6. Accept the fact students will make mistakes. Coach John Wooden famously said, “If you're not making mistakes, then you're not doing anything.” Learning is about making errors and figuring out how not to repeat them. A middle school student who shares her password with a friend who then destroys files has made a recoverable mistake -- one that she might remember before sharing personal data as an adult.

7. Allow students personal use of the Internet. If Internet computers are not being used for curricular purposes, students can research topics of personal interest (that are not inherently dangerous or pornographic). The best reason for allowing that is that students are far less likely to risk loss of Internet privileges if that means losing access to sites they enjoy.

8. Reinforce ethical behaviors and react to the misuse of technology. Technology use behaviors are treated no differently than other behaviors -- good or bad -- and the consequences of such behaviors are equal. Try not to overreact to incidents of technological misuse. If a student were caught reading Playboy in paper form, it’s doubtful we’d suspend all his reading privileges.

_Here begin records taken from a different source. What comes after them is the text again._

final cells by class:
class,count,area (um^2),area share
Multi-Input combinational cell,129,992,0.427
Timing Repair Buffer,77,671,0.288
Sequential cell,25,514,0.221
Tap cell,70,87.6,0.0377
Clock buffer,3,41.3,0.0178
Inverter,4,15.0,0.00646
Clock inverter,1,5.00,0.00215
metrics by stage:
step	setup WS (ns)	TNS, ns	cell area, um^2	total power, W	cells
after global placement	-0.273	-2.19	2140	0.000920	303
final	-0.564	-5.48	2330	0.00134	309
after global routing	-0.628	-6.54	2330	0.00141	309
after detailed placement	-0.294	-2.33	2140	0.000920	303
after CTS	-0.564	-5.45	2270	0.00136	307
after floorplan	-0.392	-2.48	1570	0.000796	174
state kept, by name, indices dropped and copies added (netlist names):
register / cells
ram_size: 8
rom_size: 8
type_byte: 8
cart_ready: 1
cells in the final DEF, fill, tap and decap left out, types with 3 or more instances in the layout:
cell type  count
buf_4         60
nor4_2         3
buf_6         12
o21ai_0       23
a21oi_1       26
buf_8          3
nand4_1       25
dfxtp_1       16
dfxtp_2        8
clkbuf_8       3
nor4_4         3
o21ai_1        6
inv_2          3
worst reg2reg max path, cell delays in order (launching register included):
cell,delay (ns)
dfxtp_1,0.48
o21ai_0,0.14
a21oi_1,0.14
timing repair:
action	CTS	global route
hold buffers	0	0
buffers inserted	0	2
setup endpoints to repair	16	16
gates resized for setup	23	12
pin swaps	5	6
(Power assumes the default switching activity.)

9. Create environments that help students avoid temptations. Computer screens that are easily monitored and the requirement that users log in and out of network systems help remove the opportunities for technology misuse. Your presence is a far more effective means of assuring good behavior than filtering software.

10. Assess children’s understanding of ethical concepts. Do not give technology-use privileges until a student has demonstrated that he or she knows and can apply school policies. Test appropriate use prior to students gaining online access.

11. Educate our students and ourselves. Aware teachers are using online curricula from organizations like iLearn, BlogSafety, NetFamilyNews, and Responsible Netizen to inform themselves and their children. These ready-made curricula are simple to integrate when teaching Internet safety units.

12. Educate your parents about ethical technology use. Through school newsletters, talks at parent organization meetings, and through school orientation programs, you can inform and enlist the aid of parents in teaching and enforcing good technology practices.

Will doing those things guarantee that a student will never get in trouble or danger online? Of course not. But schools never have been able to guarantee students’ physical safety either. What schools must be able to demonstrate is that they have shown due diligence -- that they have taken serious steps to prevent harm from occurring. That means a formal plan -- one that includes the above actions and documentation of the plan -- is necessary. And installing Internet filters alone does not constitute due diligence.

Ethical instruction needs to be on going. A single lesson, a single unit, or a single curriculum strand will not suffice. Teachers should integrate ethical instruction into every activity that uses technology.

* Johnson’s 3 P’s of Technology Ethics:

  1. Privacy - I will protect my privacy and respect the privacy of others.
  2. Property - I will protect my property and respect the property of others.
  3. a(P)propriate Use - I will use technology in constructive ways and in ways which do not break the rules of my family, church, school, or government.